OCT and Microperimetry in Patients With Active Neovascular ARMD (CORFI)

• Conditions: Choroidal Neovascularization, Visual Field, Visual Acuity

• Registration Number: NCT03435926
• Lead Sponsor: University Hospital, Limoges

Brief Summary

ARMD is the main cause of visual disability after 50 years old in France. Patients with active neovascular ARMD are treated with intravitreal injections of antiVEGF. Reinjections criteria are decrease of best corrected visual acuity or active neovascularization's signs (mostly found on macular OCT but also on angiography when necessary).

The aim of this study is to evaluate the link between active neovascularization found on OCT and eye fixation quality measured with microperimetry in ARMD patients treated with antiVEGF.

Quality of eye fixation and exudative signs presents or not present on OCT will be gathered at each consultation over the two-years follow-up for each patient.

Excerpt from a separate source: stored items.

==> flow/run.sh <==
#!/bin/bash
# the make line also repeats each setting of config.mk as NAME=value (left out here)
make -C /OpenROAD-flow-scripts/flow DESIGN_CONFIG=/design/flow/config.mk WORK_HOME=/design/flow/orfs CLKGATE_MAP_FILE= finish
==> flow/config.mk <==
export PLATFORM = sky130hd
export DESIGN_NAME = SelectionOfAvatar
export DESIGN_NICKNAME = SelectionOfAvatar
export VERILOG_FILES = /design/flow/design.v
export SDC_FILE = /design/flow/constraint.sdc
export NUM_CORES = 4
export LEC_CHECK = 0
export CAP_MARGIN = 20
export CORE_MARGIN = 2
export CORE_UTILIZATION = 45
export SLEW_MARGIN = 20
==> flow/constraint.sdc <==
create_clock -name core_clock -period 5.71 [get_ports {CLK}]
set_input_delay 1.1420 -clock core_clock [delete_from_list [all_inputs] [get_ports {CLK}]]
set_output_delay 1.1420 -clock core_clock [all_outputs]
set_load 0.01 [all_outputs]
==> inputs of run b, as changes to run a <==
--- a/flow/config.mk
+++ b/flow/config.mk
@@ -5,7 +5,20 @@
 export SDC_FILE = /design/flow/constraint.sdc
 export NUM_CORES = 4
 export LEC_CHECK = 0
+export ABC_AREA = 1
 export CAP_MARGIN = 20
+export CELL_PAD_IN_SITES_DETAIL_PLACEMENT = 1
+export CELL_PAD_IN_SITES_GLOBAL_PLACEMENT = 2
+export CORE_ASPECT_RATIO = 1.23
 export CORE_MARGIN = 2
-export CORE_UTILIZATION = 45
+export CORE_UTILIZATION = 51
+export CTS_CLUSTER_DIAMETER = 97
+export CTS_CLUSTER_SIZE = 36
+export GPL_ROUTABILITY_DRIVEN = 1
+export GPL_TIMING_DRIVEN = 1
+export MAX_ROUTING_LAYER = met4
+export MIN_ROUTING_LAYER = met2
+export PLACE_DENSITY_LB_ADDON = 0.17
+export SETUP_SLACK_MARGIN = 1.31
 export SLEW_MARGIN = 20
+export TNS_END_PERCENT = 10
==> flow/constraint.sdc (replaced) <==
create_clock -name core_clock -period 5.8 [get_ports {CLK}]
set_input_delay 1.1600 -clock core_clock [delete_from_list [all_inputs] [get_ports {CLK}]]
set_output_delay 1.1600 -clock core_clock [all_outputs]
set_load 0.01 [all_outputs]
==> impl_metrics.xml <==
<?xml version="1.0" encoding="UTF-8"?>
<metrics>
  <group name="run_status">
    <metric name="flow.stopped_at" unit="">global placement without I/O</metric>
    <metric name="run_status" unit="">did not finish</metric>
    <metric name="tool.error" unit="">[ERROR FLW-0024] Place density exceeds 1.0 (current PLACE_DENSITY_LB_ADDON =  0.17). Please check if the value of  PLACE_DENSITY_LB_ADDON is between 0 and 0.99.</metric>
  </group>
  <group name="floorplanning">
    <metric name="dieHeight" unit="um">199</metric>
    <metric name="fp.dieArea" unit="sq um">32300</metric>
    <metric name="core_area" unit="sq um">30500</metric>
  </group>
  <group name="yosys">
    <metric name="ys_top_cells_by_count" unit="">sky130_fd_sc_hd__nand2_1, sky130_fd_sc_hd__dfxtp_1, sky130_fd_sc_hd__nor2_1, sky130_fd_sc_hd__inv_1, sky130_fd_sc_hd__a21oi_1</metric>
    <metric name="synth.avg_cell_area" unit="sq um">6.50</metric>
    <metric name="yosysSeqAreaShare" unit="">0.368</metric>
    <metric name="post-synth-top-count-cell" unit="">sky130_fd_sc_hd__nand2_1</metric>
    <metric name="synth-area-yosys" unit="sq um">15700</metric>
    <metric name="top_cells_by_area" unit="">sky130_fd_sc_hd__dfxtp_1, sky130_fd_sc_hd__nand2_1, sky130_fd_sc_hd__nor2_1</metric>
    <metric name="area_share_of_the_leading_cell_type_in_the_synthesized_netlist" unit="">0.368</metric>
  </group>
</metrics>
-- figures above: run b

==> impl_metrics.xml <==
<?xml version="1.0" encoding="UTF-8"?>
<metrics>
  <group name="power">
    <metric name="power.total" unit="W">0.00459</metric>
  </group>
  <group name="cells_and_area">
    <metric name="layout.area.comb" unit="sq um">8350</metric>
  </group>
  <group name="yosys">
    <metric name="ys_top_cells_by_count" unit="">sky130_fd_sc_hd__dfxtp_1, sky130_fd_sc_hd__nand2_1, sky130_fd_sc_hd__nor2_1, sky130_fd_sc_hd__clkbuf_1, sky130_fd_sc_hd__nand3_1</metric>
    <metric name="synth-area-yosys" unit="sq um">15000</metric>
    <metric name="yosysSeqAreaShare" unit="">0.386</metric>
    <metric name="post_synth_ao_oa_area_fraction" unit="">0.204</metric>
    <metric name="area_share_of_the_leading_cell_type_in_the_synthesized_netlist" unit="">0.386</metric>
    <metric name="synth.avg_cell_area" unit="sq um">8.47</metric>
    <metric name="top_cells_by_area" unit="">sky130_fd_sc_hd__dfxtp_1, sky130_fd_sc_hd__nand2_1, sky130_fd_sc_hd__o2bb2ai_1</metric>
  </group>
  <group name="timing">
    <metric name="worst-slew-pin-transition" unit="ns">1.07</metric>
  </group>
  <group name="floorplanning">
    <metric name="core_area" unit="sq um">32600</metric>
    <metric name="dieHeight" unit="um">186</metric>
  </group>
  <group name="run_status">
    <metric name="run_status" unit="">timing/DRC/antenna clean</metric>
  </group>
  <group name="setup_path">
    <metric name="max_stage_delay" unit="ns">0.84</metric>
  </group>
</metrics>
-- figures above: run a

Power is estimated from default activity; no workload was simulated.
==> flow/design.v <==
module ex2_1 (
	      input 		 clk, rst, validi,
	      input [31:0] 	 data_in,
	      output logic 	 valido, 
	      output logic [31:0] data_out
	      );
   enum 			 {S0, S1, S2} state, next;
   logic [31:0]  		 a1, a2, a3;
   logic [31:0]			 counter;
   always_ff @(posedge clk or posedge rst) begin
      if (rst) begin
	 data_out <= 32'b0;
	 valido <= 1'b0;
	 state = S0;
	 counter = 0;
	 a1 = 0;
	 a2 = 0;
	 a3 = 0;
      end
      else begin
	 case (state)
	   S0: begin
	      if (validi) 
		  	begin
		  		a1 = data_in;
		  		a2 += data_in;
		  		a3 *= data_in;
		  		data_out <= a2;
		 		if(counter > 2 && (counter % 3 == 0)) 
					begin
	 	 				valido <= 1'b1;
		 			end
		 		next = S1;
		 		counter += 1;
		  	end
		  else 
		  	begin
		 		next = S0;
		 		counter = 0;
				valido <= 1'b0;
	      	end
	   end
	   S1: begin
	      if (validi) 
		  	begin
		 		a1 *= data_in;
		 		a2 = data_in;
		 		a3 += data_in;
		 		data_out <= a3;
		 		if(counter > 2 && (counter % 3 == 1)) 
					begin
	 	 				valido <= 1'b1;
		 			end
		 		next = S2;
		 		counter += 1;
			end	      
		  else 
		  	begin
				next = S0;
				counter = 0;
				valido <= 1'b0;
		  	end
	   end
	   S2: begin
	      if (validi) 
		  	begin
		 		a1 += data_in;
		 		a2 *= data_in;
		 		a3 = data_in;
		 		data_out <= a1;
		 		if(counter % 3 == 2) 
					begin
		 				valido <= 1'b1;
		  			end
	      		next = S0;
		  		counter += 1;
			end
		  else 
		  	begin
				next = S0;
		 		counter = 0;
				valido <= 1'b0;
			end
	   end
	 endcase
	 state = next;
      end
   end
endmodule
## P
==> flow/design.v (excerpt) <==
module scr_search(clk,rst,start,R_fixed,angle1,adder,error,X,Y,done
    );
wire [13:0] R_LUT[255:0];
wire [13:0] tan_LUT[255:0];
wire [3:0] adder_LUT[255:0];
wire [13:0] sind_LUT[19:0];
assign sind_LUT[0]=14'b00000001001001;
assign sind_LUT[1]=14'b00000001010000;
assign sind_LUT[2]=14'b00000001011000;
assign sind_LUT[3]=14'b00000001011111;
assign sind_LUT[4]=14'b00000001100110;
assign sind_LUT[5]=14'b00000001101110;
assign sind_LUT[6]=14'b00000001110101;
assign sind_LUT[7]=14'b00000001111100;
assign sind_LUT[8]=14'b00000010000100;
assign sind_LUT[9]=14'b00000010001011;
assign sind_LUT[10]=14'b00000010010010;
assign sind_LUT[11]=14'b00000010011010;
assign sind_LUT[12]=14'b00000010100001;
assign sind_LUT[13]=14'b00000010101000;
assign sind_LUT[14]=14'b00000010110000;
assign sind_LUT[15]=14'b00000010110111;
assign sind_LUT[16]=14'b00000010111110;
assign sind_LUT[17]=14'b00000011000110;
assign sind_LUT[18]=14'b00000011001101;
assign sind_LUT[19]=14'b00000011010100;
assign R_LUT[0]=14'b000000000000000;
assign R_LUT[1]=14'b000000010000000;
assign R_LUT[2]=14'b000000100000000;
assign R_LUT[3]=14'b000000110000000;
assign R_LUT[4]=14'b000001000000000;
assign R_LUT[5]=14'b000001010000000;
assign R_LUT[6]=14'b000001100000000;
assign R_LUT[7]=14'b000001110000000;
assign R_LUT[8]=14'b000010000000000;
assign R_LUT[9]=14'b000010010000000;
assign R_LUT[10]=14'b00010100000000;
assign R_LUT[11]=14'b00010110000000;
assign R_LUT[12]=14'b00011000000000;
assign R_LUT[13]=14'b00011010000000;
assign R_LUT[14]=14'b00011100000000;
assign R_LUT[15]=14'b00011110000000;
assign R_LUT[16]=14'b00000010000000;
assign R_LUT[17]=14'b00000010110101;
assign R_LUT[18]=14'b00000100011110;
assign R_LUT[19]=14'b00000110010100;
assign R_LUT[20]=14'b00001000001111;
assign R_LUT[21]=14'b00001010001100;
assign R_LUT[22]=14'b00001100001010;
assign R_LUT[23]=14'b00001110001001;
assign R_LUT[24]=14'b00010000000111;
assign R_LUT[25]=14'b00010010000111;
assign R_LUT[26]=14'b00010100000110;
assign R_LUT[27]=14'b00010110000101;
assign R_LUT[28]=14'b00011000000101;
assign R_LUT[29]=14'b00011010000100;
assign R_LUT[30]=14'b00011100000100;
assign R_LUT[31]=14'b00011110000100;
assign R_LUT[32]=14'b00000100000000;
assign R_LUT[33]=14'b00000100011110;
assign R_LUT[34]=14'b00000101101010;
assign R_LUT[35]=14'b00000111001101;
assign R_LUT[36]=14'b00001000111100;
  ...
For scale: roughly 42 flip-flops, roughly 49 I/O pins, roughly 12000 sq um of cells after synthesis.
Settings: LEC_CHECK=0, CAP_MARGIN=20, CELL_PAD_IN_SITES_DETAIL_PLACEMENT=0, CELL_PAD_IN_SITES_GLOBAL_PLACEMENT=0, CORE_ASPECT_RATIO=1.68, CORE_MARGIN=2, CORE_UTILIZATION=30, GPL_ROUTABILITY_DRIVEN=1, GPL_TIMING_DRIVEN=0, MAX_ROUTING_LAYER=met5, PLACE_DENSITY_LB_ADDON=0.18, SETUP_SLACK_MARGIN=1.79, SLEW_MARGIN=0, TNS_END_PERCENT=5; clock period 6.58 ns.
run.sh (not shown) runs the stock make flow with config.mk's settings and CLKGATE_MAP_FILE=.
Status(P) = ERROR, stage = global routing
Relative to P, the following input files were edited for Q:
- removing GPL_ROUTABILITY_DRIVEN (formerly 1)
- removing MAX_ROUTING_LAYER (formerly met5)
- removing CELL_PAD_IN_SITES_DETAIL_PLACEMENT (formerly 0)
- removing SETUP_SLACK_MARGIN (formerly 1.79)
- removing CELL_PAD_IN_SITES_GLOBAL_PLACEMENT (formerly 0)
- removing TNS_END_PERCENT (formerly 5)
- removing GPL_TIMING_DRIVEN (formerly 0)
- removing CORE_ASPECT_RATIO (formerly 1.68)
- changing CORE_UTILIZATION from 30 to 58
- changing SLEW_MARGIN from 0 to 20
- removing PLACE_DENSITY_LB_ADDON (formerly 0.18)
- changing the clock period (ns, I/O delays scaled along) from 6.58 to 8.15
## What came out
- The log for P ends in global routing with error GRT-0116, so the run never completed.
- Q did not run to completion, as it errored out during global routing.
- For the post-place instance area, Q came in about 18% higher than P did.
- The cell count after placement in Q sits 29 above the value recorded for P.
- Full die area, Q and P: higher on P
- From P to Q, cell count listed in synth_stat.txt did not move at all.


Setup of run 1:
Starting RTL as in the previous note.
Settings: LEC_CHECK=0, CAP_MARGIN=20, CELL_PAD_IN_SITES_DETAIL_PLACEMENT=0, CELL_PAD_IN_SITES_GLOBAL_PLACEMENT=0, CORE_ASPECT_RATIO=0.72, CORE_MARGIN=2, CORE_UTILIZATION=70, CTS_CLUSTER_DIAMETER=43, CTS_CLUSTER_SIZE=37, GPL_ROUTABILITY_DRIVEN=1, GPL_TIMING_DRIVEN=0, MAX_ROUTING_LAYER=met4, PLACE_DENSITY_LB_ADDON=0.04, SETUP_SLACK_MARGIN=-0.69, SLEW_MARGIN=0; clock period 6.73 ns.
Run 1: it failed with a tool error in global routing, so there are no final results.
Modified inputs, run 2 compared to run 1
- clearing PLACE_DENSITY_LB_ADDON, which used to be 0.04
- putting TNS_END_PERCENT at 5 where nothing was set
- swapping 70 for 36 in CORE_UTILIZATION
- clearing CTS_CLUSTER_SIZE, which used to be 37
- swapping 0.72 for 1.68 in CORE_ASPECT_RATIO
- swapping met4 for met5 in MAX_ROUTING_LAYER
- clearing GPL_TIMING_DRIVEN, which used to be 0
- clearing CTS_CLUSTER_DIAMETER, which used to be 43
- swapping -0.69 for 0.17 in SETUP_SLACK_MARGIN
- swapping 1 for 0 in GPL_ROUTABILITY_DRIVEN
- swapping 6.73 for 6.58 in the clock period (ns, I/O delays scaled along)
- On initial core utilization: run 2 sits below run 1.
- Taking run 1 as the reference, in run 2 placeable core region moved up, number of buffers added on ports moved up.
- No final results exist for run 2, since it was stopped by error GRT-0116 during global routing.
- Seen in the log of run 1: GRT-0116 during global routing, after which the run never completed.
- Reported for run 2 and run 1, number of nets at floorplan turned out identical to the last digit.
- Diff run 1..run 2 | chip area line of the yosys report | unchanged
- The final reports for run 2 and run 1 show count of buffers added by post-CTS timing repair for setup lower in the former.
- Run 2 vs. run 1: sequential share of the synthesized area closely matched the old numbers; maximum buffer depth of the clock tree closely matched the old numbers; total of flip-flops plus latches after synthesis closely matched the old numbers.
- As far as count of instantiated cells in the yosys netlist goes, run 1 and run 2 are indistinguishable; the numbers are identical.
- Die size went up by more than half going from run 1 to run 2.
Modified inputs, run 3 compared to run 2
- CORE_ASPECT_RATIO changed from 1.68 to 0.72
- TNS_END_PERCENT removed (was 5)
- PLACE_DENSITY_LB_ADDON newly set to 0.04
- CELL_PAD_IN_SITES_GLOBAL_PLACEMENT changed from 0 to 1
- CORE_UTILIZATION changed from 36 to 40
## What came out
Run 3 never completed, since it errored out during global routing.
Floorplan-stage core utilization for run 3 is higher than for run 2.
[compare] base=run 2 new=run 3: synthesized chip area reported by yosys closely matched the old numbers, post-CTS setup buffer count increased by 22 relative to the old numbers, async set-or-reset flop fraction in the synthesized netlist closely matched the old numbers.


scr_search again, from the RTL that the note above started with.
Settings: LEC_CHECK=0, CAP_MARGIN=20, CELL_PAD_IN_SITES_DETAIL_PLACEMENT=0, CELL_PAD_IN_SITES_GLOBAL_PLACEMENT=2, CORE_ASPECT_RATIO=1.8, CORE_MARGIN=2, CORE_UTILIZATION=32, GPL_ROUTABILITY_DRIVEN=0, MAX_ROUTING_LAYER=met5, PLACE_DENSITY_LB_ADDON=0.04, SETUP_SLACK_MARGIN=0.17, SLEW_MARGIN=0; clock period 6.58 ns.
The baseline did not get past global routing.
==> next run, changes <==
Settings changed: CELL_PAD_IN_SITES_GLOBAL_PLACEMENT 2 to 0, CORE_ASPECT_RATIO 1.8 to 0.72, CORE_UTILIZATION 32 to 70, CTS_CLUSTER_DIAMETER set to 43, CTS_CLUSTER_SIZE set to 37, GPL_ROUTABILITY_DRIVEN 0 to 1, GPL_TIMING_DRIVEN set to 0.
Clock period 6.58 ns to 9.86 ns, I/O delays scaled along.
What happened: The new run aborted during global routing (GRT-0116); synthesized area stays the same; synthesized cell count is unchanged; die area fell by 53%.
==> next run, changes <==
Settings changed: CORE_UTILIZATION 70 to 65, CTS_CLUSTER_DIAMETER 43 to unset, CTS_CLUSTER_SIZE 37 to unset, GPL_TIMING_DRIVEN 0 to unset.
Clock period 9.86 ns to 9.79 ns, I/O delays scaled along.
Result: The new run did not get past global routing on GRT-0116; area after synthesis stays the same; die size came out higher by 7.5%; synthesized cell count does not change.
==> next run, changes <==
Settings changed: CELL_PAD_IN_SITES_DETAIL_PLACEMENT 0 to unset, CELL_PAD_IN_SITES_GLOBAL_PLACEMENT 0 to unset, CORE_ASPECT_RATIO 0.72 to unset, CORE_UTILIZATION 65 to 44, GPL_ROUTABILITY_DRIVEN 1 to unset, MAX_ROUTING_LAYER met5 to unset, PLACE_DENSITY set to 0.45, PLACE_DENSITY_LB_ADDON 0.04 to unset, SETUP_SLACK_MARGIN 0.17 to unset, SLEW_MARGIN 0 to 20.
Clock period 9.79 ns to 6.41 ns, I/O delays scaled along.
=> The changed run did not get past global routing (GRT-0232); synthesized cell count stays the same; area after synthesis does not change; die size came out higher by about 46%.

The mean central retinal sensitivity, the best corrected visual acuity and the bivariate contour ellipse area will also be gathered.

In case no link will be found, for instance bad fixation quality without exudative signs on OCT or good fixation stability despite exudative signs on OCT, microperimetry should have an interest to improve reinjections criteria with a treatment more suitable to the patient.

Detailed Description

Not available

Study Timeline

• Study First Submitted: 2018-02-07
• Study Start: 2018-02-13
• Study First Submitted QC: 2018-02-15
• Study First Posted: 2018-02-19
• Status Verified: 2018-09
• Last Update Submitted: 2019-01-21
• Last Update Posted: 2019-01-23
• Primary Completion: 2021-02-13
• Study Completion: 2021-02-13

Recruitment & Eligibility

• Status: UNKNOWN
• Sex: All
• Target Recruitment: 110

Inclusion Criteria

• patients > 50 years old,
• With neovascular ARMD
• who need an induction treatment (de novo patients or patients who had their last intravitreal injection of antiVEGF more than 6 months ago)

Exclusion Criteria

• Other maculopathies
• Severe glaucoma with central visual field defect
• Diabetic patients
• Corneal, lens or vitreous opacities interfering in OCT analysis
• Attention or comprehension deficit

Study & Design

• Study Type: OBSERVATIONAL
• Study Design: Not specified

Primary Outcome Measures

Name	Time	Method
fixation stability measured by microperimetry and exudative signs on OCT	2 years	quality of eye fixation and exudative signs presents or not present on OCT will be gathered at each consultation over the two-years follow-up.; The fixation stability is classified as follows: * Stable if more than 75% of the fixation points are contained inside the circle of 2 degrees of diameter; * Relatively unstable if more than 75% of the fixation points are contained within the circle of 4 degrees of diameter and less than 75% contained within that of 2 degrees of diameter; * Unstable if less than 75% of the fixation points are contained within the circle of 4 degrees of diameter

Secondary Outcome Measures

Name	Time	Method
mean central retinal sensitivity	2 years	mean central retinal sensitivity will be gathered at each consultation over the two-years follow-up
Bivariate Contour Ellipse Area (BCEA) value	2 years	BCEA will be gathered at each consultation over the two-years follow-up
Best Corrected Visual Acuity (BCVA)	2 years	BCVA will be gathered at each consultation over the two-years follow-up

Trial Locations

Locations (1)

University Hospital; 🇫🇷 Limoges, France